module lcd (
    input clk_50MHz,
    input reset_n,            
    input system_on,
    input display_enable,
    input [2:0] opcode_last,
    input [3:0] reg_number,
    input [15:0] reg_value,
    output reg [7:0] LCD_DATA,
    output reg LCD_RS,
    output reg LCD_EN,
    output LCD_RW,
    output wire LCD_ON
);
    assign LCD_RW = 1'b0;  
    assign LCD_ON = 1'b1;  
    localparam DELAY_15MS  = 750_000;     
    localparam DELAY_4_1MS = 205_000;     
    localparam DELAY_100US = 5_000;       
    localparam DELAY_40US  = 2_000;       
    localparam DELAY_2MS   = 100_000;     
    localparam [5:0]
        OFF = 0,
        POWER_ON = 1,
        WAIT_15MS = 2,
        FUNC_SET1 = 3,
        PULSE_EN = 4,
        WAIT_4_1MS = 5,
        FUNC_SET2 = 6,
        WAIT_100US1 = 7,
        FUNC_SET3 = 8,
        WAIT_100US2 = 9,
        FUNC_SET_FINAL = 10,
        WAIT_100US3 = 11,
        DISP_OFF = 12,
        WAIT_100US4 = 13,
        DISP_CLEAR = 14,
        WAIT_2MS = 15,
        ENTRY_MODE = 16,
        WAIT_100US5 = 17,
        DISP_ON = 18,
        IDLE = 20,
        SET_ADDR1 = 21,
        WAIT_ADDR1 = 22,
        WRITE_CHAR1 = 23,
        CHECK_LOOP1 = 24,
        SET_ADDR2 = 25,
        WAIT_ADDR2 = 26,
        WRITE_CHAR2 = 27,
        CHECK_LOOP2 = 28,
        CLEAR_SCREEN = 29;
    reg [5:0] state;
    reg [5:0] next_state_after_pulse;
    reg [19:0] delay_cnt;
    reg [4:0] char_index;
    reg [7:0] line1 [0:15];
    reg [7:0] line2 [0:15];
    reg write_pending;
    reg clear_pending;
    reg init_mode;
    reg lcd_ready;  
    wire signed [15:0] signed_value = reg_value;
    reg [15:0] abs_value;
    reg negative;
    reg [19:0] bcd;
    integer i, j;
    always @(*) begin
        negative = (signed_value < 0);
        if (signed_value == 16'sh8000)
            abs_value = 32768;
        else
            abs_value = negative ? -signed_value : signed_value;
        bcd = 0;
        for (i = 15; i >= 0; i = i - 1) begin
            if (bcd[3:0] >= 5) bcd[3:0] = bcd[3:0] + 3;
            if (bcd[7:4] >= 5) bcd[7:4] = bcd[7:4] + 3;
            if (bcd[11:8] >= 5) bcd[11:8] = bcd[11:8] + 3;
            if (bcd[15:12] >= 5) bcd[15:12] = bcd[15:12] + 3;
            if (bcd[19:16] >= 5) bcd[19:16] = bcd[19:16] + 3;
            bcd = {bcd[18:0], abs_value[i]};
        end
    end
    always @(posedge clk_50MHz) begin
        if (!reset_n) begin
            state <= OFF;
            LCD_EN <= 0;
            LCD_RS <= 0;
            LCD_DATA <= 0;
            write_pending <= 0;
            clear_pending <= 0;
            init_mode <= 0;
            lcd_ready <= 0;
            delay_cnt <= 0;
            char_index <= 0;
            for (j = 0; j < 16; j = j + 1) begin
                line1[j] <= " ";
                line2[j] <= " ";
            end
        end else begin
            if (!system_on) begin
                state <= OFF;
                LCD_EN <= 0;
                LCD_RS <= 0;
                LCD_DATA <= 0;
                lcd_ready <= 0;
                for (j = 0; j < 16; j = j + 1) begin
                    line1[j] <= " ";
                    line2[j] <= " ";
                end
            end else begin
                case (state)
                    OFF: begin
                        LCD_DATA <= 8'h00;
                        LCD_EN <= 0;
                        LCD_RS <= 0;
                        lcd_ready <= 0;
                        state <= POWER_ON;
                    end
                    POWER_ON: begin
                        init_mode <= 1;
                        delay_cnt <= 0;
                        state <= WAIT_15MS;
                    end
                    WAIT_15MS: begin
                        delay_cnt <= delay_cnt + 1;
                        if (delay_cnt >= DELAY_15MS) begin
                            delay_cnt <= 0;
                            state <= FUNC_SET1;
                        end
                    end
                    FUNC_SET1: begin
                        LCD_RS <= 0;
                        LCD_DATA <= 8'h30;
                        next_state_after_pulse <= WAIT_4_1MS;
                        state <= PULSE_EN;
                    end
                    WAIT_4_1MS: begin
                        delay_cnt <= delay_cnt + 1;
                        if (delay_cnt >= DELAY_4_1MS) begin
                            delay_cnt <= 0;
                            state <= FUNC_SET2;
                        end
                    end
                    FUNC_SET2: begin
                        LCD_RS <= 0;
                        LCD_DATA <= 8'h30;
                        next_state_after_pulse <= WAIT_100US1;
                        state <= PULSE_EN;
                    end
                    WAIT_100US1: begin
                        delay_cnt <= delay_cnt + 1;
                        if (delay_cnt >= DELAY_100US) begin
                            delay_cnt <= 0;
                            state <= FUNC_SET3;
                        end
                    end
                    FUNC_SET3: begin
                        LCD_RS <= 0;
                        LCD_DATA <= 8'h30;
                        next_state_after_pulse <= WAIT_100US2;
                        state <= PULSE_EN;
                    end
                    WAIT_100US2: begin
                        delay_cnt <= delay_cnt + 1;
                        if (delay_cnt >= DELAY_100US) begin
                            delay_cnt <= 0;
                            state <= FUNC_SET_FINAL;
                        end
                    end
                    FUNC_SET_FINAL: begin
                        LCD_RS <= 0;
                        LCD_DATA <= 8'h38;  
                        next_state_after_pulse <= WAIT_100US3;
                        state <= PULSE_EN;
                    end
                    WAIT_100US3: begin
                        delay_cnt <= delay_cnt + 1;
                        if (delay_cnt >= DELAY_100US) begin
                            delay_cnt <= 0;
                            state <= DISP_OFF;
                        end
                    end
                    DISP_OFF: begin
                        LCD_RS <= 0;
                        LCD_DATA <= 8'h08;
                        next_state_after_pulse <= WAIT_100US4;
                        state <= PULSE_EN;
                    end
                    WAIT_100US4: begin
                        delay_cnt <= delay_cnt + 1;
                        if (delay_cnt >= DELAY_100US) begin
                            delay_cnt <= 0;
                            state <= DISP_CLEAR;
                        end
                    end
                    DISP_CLEAR: begin
                        LCD_RS <= 0;
                        LCD_DATA <= 8'h01;  
                        next_state_after_pulse <= WAIT_2MS;
                        state <= PULSE_EN;
                    end
                    WAIT_2MS: begin
                        delay_cnt <= delay_cnt + 1;
                        if (delay_cnt >= DELAY_2MS) begin
                            delay_cnt <= 0;
                            if (init_mode)
                                state <= ENTRY_MODE;
                            else begin
                                state <= IDLE;
                                clear_pending <= 0;
                            end
                        end
                    end
                    ENTRY_MODE: begin
                        LCD_RS <= 0;
                        LCD_DATA <= 8'h06;  
                        next_state_after_pulse <= WAIT_100US5;
                        state <= PULSE_EN;
                    end
                    WAIT_100US5: begin
                        delay_cnt <= delay_cnt + 1;
                        if (delay_cnt >= DELAY_100US) begin
                            delay_cnt <= 0;
                            state <= DISP_ON;
                        end
                    end
                    DISP_ON: begin
                        LCD_RS <= 0;
                        LCD_DATA <= 8'h0C;  
                        next_state_after_pulse <= IDLE;
                        state <= PULSE_EN;
                    end
                    IDLE: begin
                        init_mode <= 0;
                        lcd_ready <= 1;   
                        LCD_EN <= 0;
                        if (display_enable && lcd_ready) begin
                            for (j = 0; j < 16; j = j + 1) begin
                                line1[j] <= " ";
                                line2[j] <= " ";
                            end
                            case (opcode_last)
                                3'b000: begin 
                                    line1[0] <= "L"; line1[1] <= "O"; line1[2] <= "A"; line1[3] <= "D"; 
                                end
                                3'b001: begin 
                                    line1[0] <= "A"; line1[1] <= "D"; line1[2] <= "D"; 
                                end
                                3'b010: begin 
                                    line1[0] <= "A"; line1[1] <= "D"; line1[2] <= "D"; line1[3] <= "I"; 
                                end
                                3'b011: begin 
                                    line1[0] <= "S"; line1[1] <= "U"; line1[2] <= "B"; 
                                end
                                3'b100: begin 
                                    line1[0] <= "S"; line1[1] <= "U"; line1[2] <= "B"; line1[3] <= "I"; 
                                end
                                3'b101: begin 
                                    line1[0] <= "M"; line1[1] <= "U"; line1[2] <= "L"; 
                                end
                                3'b110: begin
                                    line1[0] <= "C"; line1[1] <= "L"; line1[2] <= "E";
                                    line1[3] <= "A"; line1[4] <= "R";
                                end
                                3'b111: begin 
                                    line1[0] <= "D"; line1[1] <= "P"; line1[2] <= "L"; 
                                end
                                default: begin 
                                end
                            endcase
                            if (opcode_last == 3'b110) begin
                                clear_pending <= 0;
                            end else begin
                                line2[0] <= "[";
										  line2[1] <= 8'h30 + reg_number[3];
                                line2[2] <= 8'h30 + reg_number[2];
                                line2[3] <= 8'h30 + reg_number[1];
                                line2[4] <= 8'h30 + reg_number[0];
                                line2[5] <= "]";
                                line2[10] <= negative ? "-" : "+";
                                line2[11] <= (bcd[19:16] == 0) ? " " : 8'h30 + bcd[19:16];
                                line2[12] <= (bcd[15:12] == 0 && bcd[19:16] == 0) ? " " : 8'h30 + bcd[15:12];
                                line2[13] <= 8'h30 + bcd[11:8];
                                line2[14] <= 8'h30 + bcd[7:4];
                                line2[15] <= 8'h30 + bcd[3:0];
                                clear_pending <= 0;
                            end
                            write_pending <= 1;
                            lcd_ready <= 0;   
                            state <= IDLE;    
                        end else if (write_pending) begin
                            if (clear_pending) begin
                                state <= CLEAR_SCREEN;
                                write_pending <= 0;
                            end else begin
                                char_index <= 0;
                                state <= SET_ADDR1;
                            end
                        end
                    end
                    SET_ADDR1: begin
                        LCD_RS <= 0;
                        LCD_DATA <= 8'h80;   
                        next_state_after_pulse <= WAIT_ADDR1;
                        state <= PULSE_EN;
                    end
                    WAIT_ADDR1: begin
                        delay_cnt <= delay_cnt + 1;
                        if (delay_cnt >= DELAY_40US) begin
                            delay_cnt <= 0;
                            state <= WRITE_CHAR1;
                        end
                    end
                    WRITE_CHAR1: begin
                        LCD_RS <= 1;
                        LCD_DATA <= line1[char_index];
                        next_state_after_pulse <= CHECK_LOOP1;
                        state <= PULSE_EN;
                    end
                    CHECK_LOOP1: begin
                        delay_cnt <= delay_cnt + 1;
                        if (delay_cnt >= DELAY_40US) begin
                            delay_cnt <= 0;
                            if (char_index == 15) begin
                                char_index <= 0;
                                state <= SET_ADDR2;
                            end else begin
                                char_index <= char_index + 1;
                                state <= WRITE_CHAR1;
                            end
                        end
                    end
                    SET_ADDR2: begin
                        LCD_RS <= 0;
                        LCD_DATA <= 8'hC0;  
                        next_state_after_pulse <= WAIT_ADDR2;
                        state <= PULSE_EN;
                    end
                    WAIT_ADDR2: begin
                        delay_cnt <= delay_cnt + 1;
                        if (delay_cnt >= DELAY_40US) begin
                            delay_cnt <= 0;
                            state <= WRITE_CHAR2;
                        end
                    end
                    WRITE_CHAR2: begin
                        LCD_RS <= 1;
                        LCD_DATA <= line2[char_index];
                        next_state_after_pulse <= CHECK_LOOP2;
                        state <= PULSE_EN;
                    end
                    CHECK_LOOP2: begin
                        delay_cnt <= delay_cnt + 1;
                        if (delay_cnt >= DELAY_40US) begin
                            delay_cnt <= 0;
                            if (char_index == 15) begin
                                char_index <= 0;
                                write_pending <= 0;
                                state <= IDLE;
                            end else begin
                                char_index <= char_index + 1;
                                state <= WRITE_CHAR2;
                            end
                        end
                    end
                    CLEAR_SCREEN: begin
                        LCD_RS <= 0;
                        LCD_DATA <= 8'h01;
                        next_state_after_pulse <= WAIT_2MS;
                        state <= PULSE_EN;
                    end
                    PULSE_EN: begin
                        if (delay_cnt == 0) begin
                            LCD_EN <= 1;
                        end
                        delay_cnt <= delay_cnt + 1;
                        if (delay_cnt >= DELAY_40US) begin
                            LCD_EN <= 0;
                            delay_cnt <= 0;
                            state <= next_state_after_pulse;
                        end
                    end
                    default: begin
                        state <= OFF;
                    end
                endcase
            end
        end
    end
endmodule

==*==

▶ _Exercise objective_
How many lines in the records hold the string "negative"? Reply with the number alone.

▶ _Answer for this exercise_
4